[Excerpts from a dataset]

--- --- ---

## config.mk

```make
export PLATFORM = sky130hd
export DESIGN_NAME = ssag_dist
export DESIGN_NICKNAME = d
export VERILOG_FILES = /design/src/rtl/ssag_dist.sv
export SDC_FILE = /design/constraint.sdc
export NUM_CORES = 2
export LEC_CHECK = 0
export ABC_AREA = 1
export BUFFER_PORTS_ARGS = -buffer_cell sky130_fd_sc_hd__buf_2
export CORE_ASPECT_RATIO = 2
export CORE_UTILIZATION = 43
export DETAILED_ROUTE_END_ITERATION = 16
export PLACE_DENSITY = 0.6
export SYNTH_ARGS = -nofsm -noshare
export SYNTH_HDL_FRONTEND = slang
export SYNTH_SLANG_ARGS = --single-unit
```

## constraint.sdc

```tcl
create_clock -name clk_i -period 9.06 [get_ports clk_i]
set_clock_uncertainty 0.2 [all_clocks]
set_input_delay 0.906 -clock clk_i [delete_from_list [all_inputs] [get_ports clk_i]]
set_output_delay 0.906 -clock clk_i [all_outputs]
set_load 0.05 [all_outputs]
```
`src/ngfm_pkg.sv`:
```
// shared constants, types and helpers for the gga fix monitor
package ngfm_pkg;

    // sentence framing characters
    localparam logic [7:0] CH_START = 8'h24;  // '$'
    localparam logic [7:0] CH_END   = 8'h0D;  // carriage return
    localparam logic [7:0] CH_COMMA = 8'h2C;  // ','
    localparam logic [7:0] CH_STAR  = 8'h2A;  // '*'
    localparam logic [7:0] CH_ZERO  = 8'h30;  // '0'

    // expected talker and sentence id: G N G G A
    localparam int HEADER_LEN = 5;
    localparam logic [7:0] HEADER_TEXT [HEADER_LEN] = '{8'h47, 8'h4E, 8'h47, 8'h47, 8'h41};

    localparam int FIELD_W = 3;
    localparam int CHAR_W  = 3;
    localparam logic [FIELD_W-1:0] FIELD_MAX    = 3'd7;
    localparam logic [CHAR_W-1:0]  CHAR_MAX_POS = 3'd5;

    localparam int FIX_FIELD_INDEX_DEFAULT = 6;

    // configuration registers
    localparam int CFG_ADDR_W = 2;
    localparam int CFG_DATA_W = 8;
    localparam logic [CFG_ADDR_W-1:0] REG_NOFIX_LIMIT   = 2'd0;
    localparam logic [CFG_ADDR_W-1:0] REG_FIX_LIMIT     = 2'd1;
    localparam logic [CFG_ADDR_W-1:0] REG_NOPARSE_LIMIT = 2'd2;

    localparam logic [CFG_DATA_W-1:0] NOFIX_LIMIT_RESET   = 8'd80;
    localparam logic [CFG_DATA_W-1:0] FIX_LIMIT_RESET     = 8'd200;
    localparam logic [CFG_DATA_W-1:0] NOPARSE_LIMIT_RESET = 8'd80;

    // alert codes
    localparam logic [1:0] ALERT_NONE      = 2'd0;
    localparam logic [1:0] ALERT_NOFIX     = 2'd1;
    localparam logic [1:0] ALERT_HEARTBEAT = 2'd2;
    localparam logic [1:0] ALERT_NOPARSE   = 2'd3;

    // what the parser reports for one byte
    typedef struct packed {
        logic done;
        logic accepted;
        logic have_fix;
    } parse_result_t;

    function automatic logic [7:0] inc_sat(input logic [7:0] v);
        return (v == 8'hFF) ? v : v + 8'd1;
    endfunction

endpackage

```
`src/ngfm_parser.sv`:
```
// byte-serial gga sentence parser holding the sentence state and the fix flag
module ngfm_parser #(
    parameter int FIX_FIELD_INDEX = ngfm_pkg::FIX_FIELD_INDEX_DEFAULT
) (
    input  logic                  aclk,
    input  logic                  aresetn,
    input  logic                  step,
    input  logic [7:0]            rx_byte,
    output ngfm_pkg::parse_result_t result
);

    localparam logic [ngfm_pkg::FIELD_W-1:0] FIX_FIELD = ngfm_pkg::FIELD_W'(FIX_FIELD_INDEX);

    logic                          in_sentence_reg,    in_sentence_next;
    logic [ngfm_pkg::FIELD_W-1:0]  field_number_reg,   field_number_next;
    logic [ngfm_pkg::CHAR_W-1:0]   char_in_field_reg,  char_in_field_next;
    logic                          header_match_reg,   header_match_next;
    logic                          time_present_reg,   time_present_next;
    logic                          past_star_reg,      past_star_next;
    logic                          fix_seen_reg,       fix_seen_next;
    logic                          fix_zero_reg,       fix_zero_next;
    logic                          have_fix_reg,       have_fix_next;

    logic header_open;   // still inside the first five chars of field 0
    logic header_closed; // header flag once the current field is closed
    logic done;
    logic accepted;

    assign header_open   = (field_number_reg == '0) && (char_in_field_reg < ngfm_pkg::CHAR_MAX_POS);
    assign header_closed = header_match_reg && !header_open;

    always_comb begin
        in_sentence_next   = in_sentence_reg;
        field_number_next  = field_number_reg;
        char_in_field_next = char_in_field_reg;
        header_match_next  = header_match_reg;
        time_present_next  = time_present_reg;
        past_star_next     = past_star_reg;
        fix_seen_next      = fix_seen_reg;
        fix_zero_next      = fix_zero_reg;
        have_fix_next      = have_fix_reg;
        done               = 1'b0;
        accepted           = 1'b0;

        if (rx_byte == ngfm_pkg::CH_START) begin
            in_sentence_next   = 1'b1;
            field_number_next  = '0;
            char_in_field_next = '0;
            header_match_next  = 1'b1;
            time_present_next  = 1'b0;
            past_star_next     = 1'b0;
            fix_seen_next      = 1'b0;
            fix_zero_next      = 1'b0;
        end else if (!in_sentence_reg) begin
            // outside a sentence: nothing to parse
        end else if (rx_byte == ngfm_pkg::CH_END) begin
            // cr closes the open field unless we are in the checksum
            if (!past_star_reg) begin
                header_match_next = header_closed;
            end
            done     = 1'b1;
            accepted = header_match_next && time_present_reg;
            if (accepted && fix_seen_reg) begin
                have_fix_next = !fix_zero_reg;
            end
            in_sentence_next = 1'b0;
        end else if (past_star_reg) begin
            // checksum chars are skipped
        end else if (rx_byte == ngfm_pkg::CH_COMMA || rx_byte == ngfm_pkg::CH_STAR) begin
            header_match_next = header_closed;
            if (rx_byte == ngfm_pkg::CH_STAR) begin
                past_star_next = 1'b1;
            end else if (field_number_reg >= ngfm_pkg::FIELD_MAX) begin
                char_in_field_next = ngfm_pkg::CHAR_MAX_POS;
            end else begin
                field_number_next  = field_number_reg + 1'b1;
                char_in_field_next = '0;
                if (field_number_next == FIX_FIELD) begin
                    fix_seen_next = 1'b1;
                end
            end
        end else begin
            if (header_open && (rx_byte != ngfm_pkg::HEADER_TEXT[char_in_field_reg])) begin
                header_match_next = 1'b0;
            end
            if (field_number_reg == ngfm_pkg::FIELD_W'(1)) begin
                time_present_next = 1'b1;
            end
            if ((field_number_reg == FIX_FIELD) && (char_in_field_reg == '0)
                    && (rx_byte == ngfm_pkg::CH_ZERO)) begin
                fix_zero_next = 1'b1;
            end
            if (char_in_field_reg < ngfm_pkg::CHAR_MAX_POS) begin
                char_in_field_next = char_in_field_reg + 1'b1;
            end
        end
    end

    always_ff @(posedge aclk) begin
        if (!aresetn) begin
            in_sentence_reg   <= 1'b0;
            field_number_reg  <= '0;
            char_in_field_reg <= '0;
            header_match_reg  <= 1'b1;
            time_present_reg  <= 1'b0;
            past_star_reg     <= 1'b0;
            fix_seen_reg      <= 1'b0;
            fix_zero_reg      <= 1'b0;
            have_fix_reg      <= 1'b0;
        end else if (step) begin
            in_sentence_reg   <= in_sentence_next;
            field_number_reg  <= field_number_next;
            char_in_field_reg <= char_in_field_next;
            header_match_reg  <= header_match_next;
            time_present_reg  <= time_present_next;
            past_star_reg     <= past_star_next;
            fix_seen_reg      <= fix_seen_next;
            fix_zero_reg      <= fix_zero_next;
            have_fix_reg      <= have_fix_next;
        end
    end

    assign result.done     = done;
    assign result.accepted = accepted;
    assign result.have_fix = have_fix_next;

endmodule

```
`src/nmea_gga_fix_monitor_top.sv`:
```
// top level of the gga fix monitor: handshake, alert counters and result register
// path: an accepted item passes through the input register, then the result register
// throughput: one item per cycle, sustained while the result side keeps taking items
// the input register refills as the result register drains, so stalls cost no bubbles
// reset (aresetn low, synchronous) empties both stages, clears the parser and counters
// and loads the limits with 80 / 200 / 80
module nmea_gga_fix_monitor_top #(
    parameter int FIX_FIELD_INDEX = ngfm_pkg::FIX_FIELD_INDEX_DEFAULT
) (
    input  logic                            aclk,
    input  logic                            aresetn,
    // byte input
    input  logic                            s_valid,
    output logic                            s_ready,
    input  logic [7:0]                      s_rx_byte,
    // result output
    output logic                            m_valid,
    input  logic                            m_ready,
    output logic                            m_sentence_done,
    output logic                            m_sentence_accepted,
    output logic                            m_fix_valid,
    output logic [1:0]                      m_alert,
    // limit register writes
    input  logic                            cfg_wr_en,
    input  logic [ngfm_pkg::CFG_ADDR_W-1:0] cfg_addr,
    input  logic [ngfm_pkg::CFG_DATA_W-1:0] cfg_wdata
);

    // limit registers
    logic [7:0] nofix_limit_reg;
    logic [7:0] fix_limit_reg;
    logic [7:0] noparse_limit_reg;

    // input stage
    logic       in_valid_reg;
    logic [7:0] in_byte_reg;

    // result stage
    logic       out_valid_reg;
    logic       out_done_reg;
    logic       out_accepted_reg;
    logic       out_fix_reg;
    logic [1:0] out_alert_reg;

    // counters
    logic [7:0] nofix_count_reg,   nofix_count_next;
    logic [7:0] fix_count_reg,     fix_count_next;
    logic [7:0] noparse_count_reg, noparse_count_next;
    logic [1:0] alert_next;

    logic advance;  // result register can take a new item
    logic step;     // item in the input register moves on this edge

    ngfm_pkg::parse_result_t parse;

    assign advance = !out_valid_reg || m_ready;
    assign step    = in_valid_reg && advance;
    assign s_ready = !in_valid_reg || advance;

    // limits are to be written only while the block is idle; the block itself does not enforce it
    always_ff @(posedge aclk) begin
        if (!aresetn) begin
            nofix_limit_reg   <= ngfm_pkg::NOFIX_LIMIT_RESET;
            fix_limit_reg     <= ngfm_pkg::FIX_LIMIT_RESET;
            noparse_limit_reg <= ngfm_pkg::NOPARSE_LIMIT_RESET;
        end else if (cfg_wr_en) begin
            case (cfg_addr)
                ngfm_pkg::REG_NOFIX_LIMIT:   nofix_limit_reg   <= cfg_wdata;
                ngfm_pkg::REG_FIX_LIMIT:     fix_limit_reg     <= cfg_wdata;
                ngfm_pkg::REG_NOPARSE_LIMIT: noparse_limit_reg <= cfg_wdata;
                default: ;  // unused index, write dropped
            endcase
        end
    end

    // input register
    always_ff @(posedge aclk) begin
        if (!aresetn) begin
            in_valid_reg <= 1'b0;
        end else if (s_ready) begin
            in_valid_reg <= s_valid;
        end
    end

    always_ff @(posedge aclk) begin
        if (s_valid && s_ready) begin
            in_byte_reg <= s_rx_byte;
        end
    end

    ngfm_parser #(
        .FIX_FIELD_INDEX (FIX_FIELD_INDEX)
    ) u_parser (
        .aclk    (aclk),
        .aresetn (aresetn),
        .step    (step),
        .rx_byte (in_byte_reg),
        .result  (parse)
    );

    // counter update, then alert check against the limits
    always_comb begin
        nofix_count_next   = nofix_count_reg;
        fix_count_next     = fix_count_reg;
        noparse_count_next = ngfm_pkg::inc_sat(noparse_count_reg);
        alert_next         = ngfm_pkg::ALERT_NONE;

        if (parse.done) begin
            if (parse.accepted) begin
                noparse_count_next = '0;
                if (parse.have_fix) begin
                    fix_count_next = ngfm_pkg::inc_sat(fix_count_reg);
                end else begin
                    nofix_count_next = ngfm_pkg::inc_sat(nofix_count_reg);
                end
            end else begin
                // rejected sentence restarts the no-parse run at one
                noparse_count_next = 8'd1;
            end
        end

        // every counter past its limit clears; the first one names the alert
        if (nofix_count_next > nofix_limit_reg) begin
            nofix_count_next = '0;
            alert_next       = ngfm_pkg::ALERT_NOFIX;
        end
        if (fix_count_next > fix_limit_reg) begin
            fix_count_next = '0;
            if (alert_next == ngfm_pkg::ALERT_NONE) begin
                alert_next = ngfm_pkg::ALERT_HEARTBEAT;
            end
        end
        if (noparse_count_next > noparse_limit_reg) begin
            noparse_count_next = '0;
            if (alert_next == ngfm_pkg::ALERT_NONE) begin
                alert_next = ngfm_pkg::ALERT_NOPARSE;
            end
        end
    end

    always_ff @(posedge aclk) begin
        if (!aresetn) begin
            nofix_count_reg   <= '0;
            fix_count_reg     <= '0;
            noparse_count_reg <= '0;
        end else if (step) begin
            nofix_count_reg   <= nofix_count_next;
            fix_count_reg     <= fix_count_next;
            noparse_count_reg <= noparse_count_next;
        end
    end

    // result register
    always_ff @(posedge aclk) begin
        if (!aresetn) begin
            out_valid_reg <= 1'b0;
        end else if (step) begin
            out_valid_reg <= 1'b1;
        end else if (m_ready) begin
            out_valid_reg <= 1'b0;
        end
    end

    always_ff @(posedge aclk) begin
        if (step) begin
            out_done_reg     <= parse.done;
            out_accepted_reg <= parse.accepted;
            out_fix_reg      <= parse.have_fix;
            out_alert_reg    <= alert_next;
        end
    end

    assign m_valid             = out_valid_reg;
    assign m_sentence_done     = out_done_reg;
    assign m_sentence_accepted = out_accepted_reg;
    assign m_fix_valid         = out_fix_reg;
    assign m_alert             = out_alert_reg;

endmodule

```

--- --- ---

Problem requirements ::
Scan the entries for the word "first". Report each line that has it.

Task answer ::
    logic header_open;   // still inside the first five chars of field 0
        // every counter past its limit clears; the first one names the alert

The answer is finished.